El optimismo sirve como factor de motivación. Quién
lo posee se siente fortalecido ante las adversidades y trata de encontrar una
razón favorable dentro de los males que puedan llegar. Se encuentra con la
necesidad de derribar barreras y descubrir lo positivo entre lo negativo, el
bien sobre el mal y la claridad sobre la oscuridad. Se puede observar a
sí mismo como una inagotable fuente de dinamismo y un continuo sonreírle a la
vida, lo que no quiere decir que con ello también esté obviando otros factores
de protección ante la adversidad de los que dispone el pesimista.
Hace algún tiempo,
antes de instalarse en nuestra cultura
la moda de la felicidad perpetua a cualquier precio, los pesimistas tenían
hasta buena fama. Se trataba de ver el vaso medio vacío pero con agua que sabía
bien. Era como estar preparado para asumir las consecuencias de la fatalidad,
una especie de premonición que reducía el impacto de la misma cuando llegaba.
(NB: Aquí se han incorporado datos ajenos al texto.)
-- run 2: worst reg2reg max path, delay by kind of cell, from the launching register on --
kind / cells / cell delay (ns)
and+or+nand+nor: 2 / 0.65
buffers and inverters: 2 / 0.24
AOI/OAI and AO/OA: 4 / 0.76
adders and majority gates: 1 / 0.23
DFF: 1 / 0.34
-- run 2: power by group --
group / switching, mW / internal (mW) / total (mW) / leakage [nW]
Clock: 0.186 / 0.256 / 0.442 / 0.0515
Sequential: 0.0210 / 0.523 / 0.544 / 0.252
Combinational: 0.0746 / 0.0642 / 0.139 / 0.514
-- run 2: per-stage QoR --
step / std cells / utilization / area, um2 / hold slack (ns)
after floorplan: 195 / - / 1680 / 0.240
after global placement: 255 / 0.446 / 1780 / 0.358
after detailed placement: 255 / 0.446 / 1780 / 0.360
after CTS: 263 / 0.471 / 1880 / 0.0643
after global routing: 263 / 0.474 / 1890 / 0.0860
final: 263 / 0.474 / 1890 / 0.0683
$ cat config.mk
export PLATFORM = sky130hd
export DESIGN_NAME = sync_err_counter
export DESIGN_NICKNAME = d
export VERILOG_FILES = /design/src/rtl/sync_err_pkg.sv /design/src/rtl/sync_err_cfg.sv /design/src/rtl/sync_err_core.sv /design/src/rtl/sync_err_capture.sv /design/src/rtl/sync_err_counter.sv
export SDC_FILE = /design/constraint.sdc
export NUM_CORES = 1
export LEC_CHECK = 0
export BUFFER_PORTS_ARGS = -buffer_cell sky130_fd_sc_hd__buf_2
export CAP_MARGIN = 20
export CORE_ASPECT_RATIO = 0.7
export CORE_MARGIN = 2
export CORE_UTILIZATION = 30
export CTS_CLUSTER_SIZE = 8
export DETAILED_ROUTE_END_ITERATION = 10
export GPL_TIMING_DRIVEN = 0
export PLACE_DENSITY = 0.57
export SKIP_LAST_GASP = 1
export SLEW_MARGIN = 20
export SYNTH_ARGS = -nofsm -noshare
export SYNTH_HDL_FRONTEND = slang
export SYNTH_SLANG_ARGS = --single-unit
$ cat constraint.sdc
create_clock -name clk -period 3.2 [get_ports clk]
set_clock_uncertainty 0.2 [all_clocks]
set_input_delay 0.64 -clock clk [delete_from_list [all_inputs] [get_ports clk]]
set_output_delay 0.64 -clock clk [all_outputs]
set_load 0.01 [all_outputs]
$ cat src/rtl/sync_err_pkg.sv
// Shared widths, reset values and the direction type for the sync error counter.
package sync_err_pkg;
    localparam int CNT_W      = 16;
    localparam int LIM_W      = 8;
    localparam int LIM_SHIFT  = 7;
    localparam logic [CNT_W-1:0] RELOAD_RST = 16'd47999;
    localparam logic [LIM_W-1:0] LIMIT_RST  = 8'd34;

    typedef enum logic {
        DIR_UP   = 1'b0,
        DIR_DOWN = 1'b1
    } cnt_dir_e;
endpackage
### src/rtl/conv_side_sequencer.sv
module conv_side_sequencer #(
  parameter int CW = 33,
  parameter logic [CW-1:0] MIN_CYC = CW'(1600),
  parameter logic [CW-1:0] MAX_CYC = CW'(64'd5000000000),
  parameter logic [CW-1:0] REC_CYC = CW'(5000),
  parameter int DR_TYP_CYC = 1382
) (
  input  logic          clk,
  input  logic          rst,
  input  logic          en,
  input  logic [CW-1:0] period,
  input  logic          dvalid_n,
  output logic          conv,
  output logic          rclk,
  output logic          rdy,
  output logic          rdy_side,
  output logic          err,
  output logic          tmo
);
  localparam int TMO_CYC = 2 * DR_TYP_CYC;
  localparam int WW = $clog2(TMO_CYC + 1);

  typedef enum logic [1:0] {S_IDLE, S_RUN, S_REC} st_t;

  st_t           st;
  logic [CW-1:0] cnt, tgt;
  logic [1:0]    rcnt;
  logic          pend, pend_side;
  logic [WW-1:0] wcnt;

  wire ok     = (period >= MIN_CYC) && (period <= MAX_CYC);
  wire at_end = (cnt == tgt - 1'b1);

  always_ff @(posedge clk) begin
    if (rst) begin
      st <= S_IDLE; cnt <= '0; tgt <= MIN_CYC; rcnt <= '0;
      pend <= 1'b0; pend_side <= 1'b0; wcnt <= '0;
      conv <= 1'b0; rclk <= 1'b0; rdy <= 1'b0; rdy_side <= 1'b0;
      err <= 1'b0; tmo <= 1'b0;
    end else if (!en) begin
      st <= S_IDLE; cnt <= '0; pend <= 1'b0;
      conv <= 1'b0; rclk <= 1'b0; rdy <= 1'b0;
    end else begin
      rclk <= 1'b0;
      rdy  <= 1'b0;
      if (pend) begin
        if (!dvalid_n) begin
          rdy <= 1'b1; rdy_side <= pend_side; rclk <= 1'b1; pend <= 1'b0;
        end else if (wcnt == WW'(TMO_CYC - 1)) begin
          tmo <= 1'b1; pend <= 1'b0;
        end else begin
          wcnt <= wcnt + 1'b1;
        end
      end
      case (st)
        S_IDLE: begin
          cnt <= '0; rcnt <= '0;
          if (ok) begin st <= S_RUN; tgt <= period; end
          else begin err <= 1'b1; st <= S_REC; tgt <= REC_CYC; end
        end
        default: begin
          if (at_end) begin
            cnt  <= '0;
            conv <= ~conv;
            if (st == S_REC && rcnt != 2'd2) begin
              rcnt <= rcnt + 1'b1;
            end else if (ok) begin
              st <= S_RUN; tgt <= period;
              pend <= 1'b1; pend_side <= conv; wcnt <= '0;
            end else begin
              err <= 1'b1; st <= S_REC; rcnt <= '0; tgt <= REC_CYC; pend <= 1'b0;
            end
          end else begin
            cnt <= cnt + 1'b1;
          end
        end
      endcase
    end
  end

  logic          conv_d, seen;
  logic [CW-1:0] gap;
  always_ff @(posedge clk) begin
    if (rst) begin
      conv_d <= 1'b0; seen <= 1'b0; gap <= '0;
    end else begin
      conv_d <= conv;
      if (!en) seen <= 1'b0;
      else if (conv != conv_d) seen <= 1'b1;
      if (conv != conv_d) gap <= CW'(1);
      else if (gap != '1) gap <= gap + 1'b1;
    end
  end


  rclk_one_cycle_chk: assert property (@(posedge clk) disable iff (rst) rclk |=> !rclk);

  rclk_with_rdy_chk: assert property (@(posedge clk) disable iff (rst) rdy |-> rclk);

  rdy_after_valid_chk: assert property (@(posedge clk) disable iff (rst) rdy |-> $past(!dvalid_n));

  err_sticky_chk: assert property (@(posedge clk) disable iff (rst) err |=> err);

  tmo_sticky_chk: assert property (@(posedge clk) disable iff (rst) tmo |=> tmo);

  disable_clears_chk: assert property (@(posedge clk) disable iff (rst) !en |=> (!conv && !rclk && !rdy));

  min_spacing_chk: assert property (@(posedge clk) disable iff (rst) (seen && conv != conv_d) |-> gap >= MIN_CYC);
endmodule

### config.mk
export PLATFORM = sky130hd
export DESIGN_NAME = conv_side_sequencer
export DESIGN_NICKNAME = d
export VERILOG_FILES = /design/src/rtl/conv_side_sequencer.sv
export SDC_FILE = /design/constraint.sdc
export NUM_CORES = 1
export LEC_CHECK = 0
export ABC_AREA = 0
export BUFFER_PORTS_ARGS = -buffer_cell sky130_fd_sc_hd__buf_2
export CAP_MARGIN = 20
export CELL_PAD_IN_SITES_DETAIL_PLACEMENT = 0
export CELL_PAD_IN_SITES_GLOBAL_PLACEMENT = 1
export CORE_AREA = 2 2 107 119
export CTS_CLUSTER_DIAMETER = 80
export DETAILED_ROUTE_END_ITERATION = 12
export DIE_AREA = 0 0 109 121
export PLACE_DENSITY = 0.84
export SYNTH_ARGS = -nofsm -noshare
export SYNTH_HDL_FRONTEND = slang
export SYNTH_SLANG_ARGS = --single-unit
### constraint.sdc
create_clock -name clk -period 4.54 [get_ports clk]
set_input_delay 0 -clock clk [delete_from_list [all_inputs] [get_ports clk]]
set_output_delay 0 -clock clk [all_outputs]
set_load 0.05 [all_outputs]
==> results of run 1 <==
[metrics by stage]
stage	std cells	hold slack (ns)
2_1_floorplan	679	0.139
3_3_place_gp	849	0.270
3_5_place_dp	849	0.277
4_1_cts	897	0.00609
5_1_grt	897	0.0278
6_report	897	0.00954
[synth_stat cells, drive strengths merged, types with 14 or more instances]
cell,count,area [µm²]
nor2,99,372
dfxtp,89,1780
nand2,75,282
nand3,58,290
xnor2,46,403
xor2,40,350
a21oi,38,190
nor3,22,120
clkbuf,20,80.1
nor4,20,138
nand4,19,119
buf,14,108
[path summary, 6_finish.rpt]
| kind | endpoint | cells past startpoint | from | slack [ns] |
|---|---|---|---|---|
| setup / recovery | tgt[18] | 12 | tgt[0] | 0.57 |
| hold / removal | rdy | 3 | dvalid_n | 0.01 |
| setup reg to reg | tgt[18] | 12 | tgt[0] | 0.57 |
| hold reg to reg | err | 2 | err | 0.47 |
[placed cells by master, fill, tap and decap left out, types with 6 or more instances in the layout]
cell type,instances
sky130_fd_sc_hd__nand2b_1,7
sky130_fd_sc_hd__o21ai_0,11
sky130_fd_sc_hd__nor2_1,98
sky130_fd_sc_hd__nor4_1,18
sky130_fd_sc_hd__or3_1,6
sky130_fd_sc_hd__nand2_1,75
sky130_fd_sc_hd__o22ai_1,6
sky130_fd_sc_hd__xnor2_1,46
sky130_fd_sc_hd__nand4_1,19
sky130_fd_sc_hd__a21oi_1,38
sky130_fd_sc_hd__buf_2,42
sky130_fd_sc_hd__a31oi_1,7
sky130_fd_sc_hd__dlygate4sd3_1,32
sky130_fd_sc_hd__clkbuf_16,9
sky130_fd_sc_hd__dfxtp_1,89
sky130_fd_sc_hd__buf_4,8
sky130_fd_sc_hd__nor3_1,20
sky130_fd_sc_hd__nand3_1,58
sky130_fd_sc_hd__and3_1,8
sky130_fd_sc_hd__or4_1,10
sky130_fd_sc_hd__xor2_1,40
sky130_fd_sc_hd__inv_1,12
sky130_fd_sc_hd__nand3b_1,7
[power breakdown]
part           internal (mW)  leakage [nW]  switching, mW
sequential             0.800         0.722         0.0351
combinational          0.118          1.30          0.161
clock                  0.389         0.136          0.321
total                   1.31          2.16          0.517
[what timing repair did]
item | 4_1_cts | 5_1_grt
hold buffers | 32 | 0
gates resized for setup | 0 | 0
endpoints found under the hold margin | 32 | 0
[kinds of logic (layout without fill, tap and decap cells)]
family	after synthesis	in the layout	share of synthesized area
AND/OR/NAND/NOR	353	353	0.333
AO/OA/AOI/OAI	95	95	0.119
flip-flops	89	89	0.339
XOR/XNOR	86	86	0.143
buffers and inverters	46	110	0.0442
multiplexers	6	6	0.0126
adder cells (fa/ha/maj)	4	4	0.00952
[tightest hold or removal path, stage by stage]
cell and delay [ns]:
sky130_fd_sc_hd__buf_2 0.10, sky130_fd_sc_hd__nand3b_1 0.15, sky130_fd_sc_hd__nor2_1 0.06
[per-layer routing]
layer | GRT usage | vias up | routed length (µm)
met5 | 0 | - | 0
met3 | 0.0333 | 16 | 615
li1 | - | 2520 | -
met1 | 0.295 | 2365 | 6620
met2 | 0.365 | 142 | 6590
met4 | 0.0801 | 0 | 259
$ cat config.mk
export PLATFORM = sky130hd
export DESIGN_NAME = mac_flags_unit
export DESIGN_NICKNAME = d
export VERILOG_FILES = /design/src/rtl/mac_pkg.sv /design/src/rtl/mac_operand_sel.sv /design/src/rtl/mac_arith.sv /design/src/rtl/mac_flag_calc.sv /design/src/rtl/mac_flags_unit.sv
export SDC_FILE = /design/constraint.sdc
export NUM_CORES = 2
export LEC_CHECK = 0
export ABC_AREA = 1
export BUFFER_PORTS_ARGS = -buffer_cell sky130_fd_sc_hd__buf_2
export CAP_MARGIN = 15
export CORE_MARGIN = 2
export CORE_UTILIZATION = 33
export DETAILED_ROUTE_END_ITERATION = 12
export PLACE_DENSITY = 0.51
export REMOVE_ABC_BUFFERS = 1
export SETUP_SLACK_MARGIN = 0.3
export SYNTH_ARGS = -nofsm -noshare
export SYNTH_HDL_FRONTEND = slang
export SYNTH_SLANG_ARGS = --single-unit
$ cat constraint.sdc
create_clock -name clk -period 31.6 [get_ports clk]
set_input_delay 6.32 -clock clk [delete_from_list [all_inputs] [get_ports clk]]
set_output_delay 6.32 -clock clk [all_outputs]
set_load 0.05 [all_outputs]
<file path="src/rtl/flash_wp_filter.sv">
module flash_wp_filter #(
  parameter int NUM_MASTERS = 4,
  parameter int PAGE_W = 12,
  parameter int HOST_ID = 0,
  localparam int MASTER_W = $clog2(NUM_MASTERS)
) (
  input  logic                clk,
  input  logic                rst_n,
  input  logic                cfg_we,
  input  logic [3:0]          cfg_addr,
  input  logic [31:0]         cfg_wdata,
  output logic [31:0]         cfg_rdata,
  input  logic                req_valid,
  input  logic [MASTER_W-1:0] req_master,
  input  logic [PAGE_W-1:0]   req_page,
  input  logic [1:0]          req_op,
  input  logic                req_swseq,
  input  logic                ovr_pin,
  output logic                resp_valid,
  output logic                resp_grant
);
  localparam int NUM_RNG = 5;
  localparam int NUM_REG = 5;
  localparam logic [3:0] CTRL_IDX = 4'd5;
  localparam int RIGHTS_IDX = 8;
  localparam logic [31:0] FIELD = (32'd1 << PAGE_W) - 32'd1;
  localparam logic [31:0] RNG_MASK = 32'h8000_0000 | (FIELD << 16) | FIELD;

  logic                              lock_q, err_q;
  logic [NUM_RNG-1:0][31:0]          rng_q;
  logic [NUM_MASTERS-1:0][NUM_REG-1:0] rd_q, wr_q;
  logic [NUM_RNG-1:0]                hit;
  logic [2:0]                        slot, region;
  logic                              modify, perm, grant_c;

  wire ctrl_wr = cfg_we && cfg_addr == CTRL_IDX;

  assign slot   = req_page[PAGE_W-1 -: 3];
  assign region = slot[2] ? 3'd4 : slot;
  assign modify = |req_op;
  assign perm   = modify ? wr_q[req_master][region] : rd_q[req_master][region];

  for (genvar i = 0; i < NUM_RNG; i++) begin : g_rng
    always_ff @(posedge clk or negedge rst_n)
      if (!rst_n) rng_q[i] <= '0;
      else if (cfg_we && !lock_q && cfg_addr == 4'(i)) rng_q[i] <= cfg_wdata & RNG_MASK;
    assign hit[i] = rng_q[i][31] && req_page >= rng_q[i][PAGE_W-1:0]
                    && req_page <= rng_q[i][16 +: PAGE_W];
  end

  for (genvar m = 0; m < NUM_MASTERS; m++) begin : g_rights
    always_ff @(posedge clk or negedge rst_n)
      if (!rst_n) begin
        rd_q[m] <= (m == HOST_ID) ? '1 : '0;
        wr_q[m] <= '0;
      end else if (cfg_we && !lock_q && cfg_addr == 4'(RIGHTS_IDX + m)) begin
        rd_q[m] <= cfg_wdata[NUM_REG-1:0];
        wr_q[m] <= cfg_wdata[8 +: NUM_REG];
      end
  end

  assign grant_c = !(req_swseq && lock_q) && (ovr_pin || req_swseq || perm)
                   && !(modify && |hit);

  always_ff @(posedge clk or negedge rst_n)
    if (!rst_n) begin
      lock_q     <= 1'b0;
      err_q      <= 1'b0;
      resp_valid <= 1'b0;
      resp_grant <= 1'b0;
    end else begin
      lock_q     <= lock_q | (ctrl_wr && cfg_wdata[0]);
      resp_valid <= req_valid;
      resp_grant <= req_valid && grant_c;
      if (req_valid && !grant_c) err_q <= 1'b1;
      else if (ctrl_wr && cfg_wdata[1]) err_q <= 1'b0;
    end

  always_comb begin
    cfg_rdata = '0;
    for (int i = 0; i < NUM_RNG; i++)
      if (cfg_addr == 4'(i)) cfg_rdata = rng_q[i];
    if (cfg_addr == CTRL_IDX) cfg_rdata[1:0] = {err_q, lock_q};
    for (int m = 0; m < NUM_MASTERS; m++)
      if (cfg_addr == 4'(RIGHTS_IDX + m)) begin
        cfg_rdata[NUM_REG-1:0]  = rd_q[m];
        cfg_rdata[8 +: NUM_REG] = wr_q[m];
      end
  end
endmodule


</file>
Era una autodefensa contra el mal. Una especie de escudo preventivo que ayudaba
a poner los pies en el suelo y a bajarse de las nubes.
Los optimistas, sin
embargo, parecían estar siempre en un mundo irreal, una especie de limbo al que
acudían solamente los inconscientes y algún bohemio sin remedio que no tenía
ninguna intención de soportar los avatares de la vida diaria, encerrándose en
un mundo de imposible vigencia real.
El punto medio
aristotélico es sin duda una zona llena de virtudes. Ser optimista realista es
la mejor opción. Se trata de encarar el día a día con una actitud de apertura y
flexibilidad, esperando lo mejor de cada momento para que la denominada “Ley de
la Atracción” del universo, se alinee
con nuestro sentimiento y nos entregue lo que esperamos.
Por otra parte, el
optimista realista siempre tiene los pies en el suelo y la cabeza sobre los
hombros. Es capaz de verlo todo, de analizarlo y despejar lo que resta y no
suma. Es, en definitiva, una especie de pieza reina de ajedrez que se mueve por
todos los lados y consigue seguir con entusiasmo en la realidad que le toca
vivir sin enredarse en los miedos, la fatalidad o el dramatismo. Porque entiende
que al fin y al cabo, dentro de muy pocos años, nada de lo que hoy nos
preocupa, tendrá sentido y que la mejor opción para seguir es creer en uno
mismo y en el poder de superación que todos tenemos.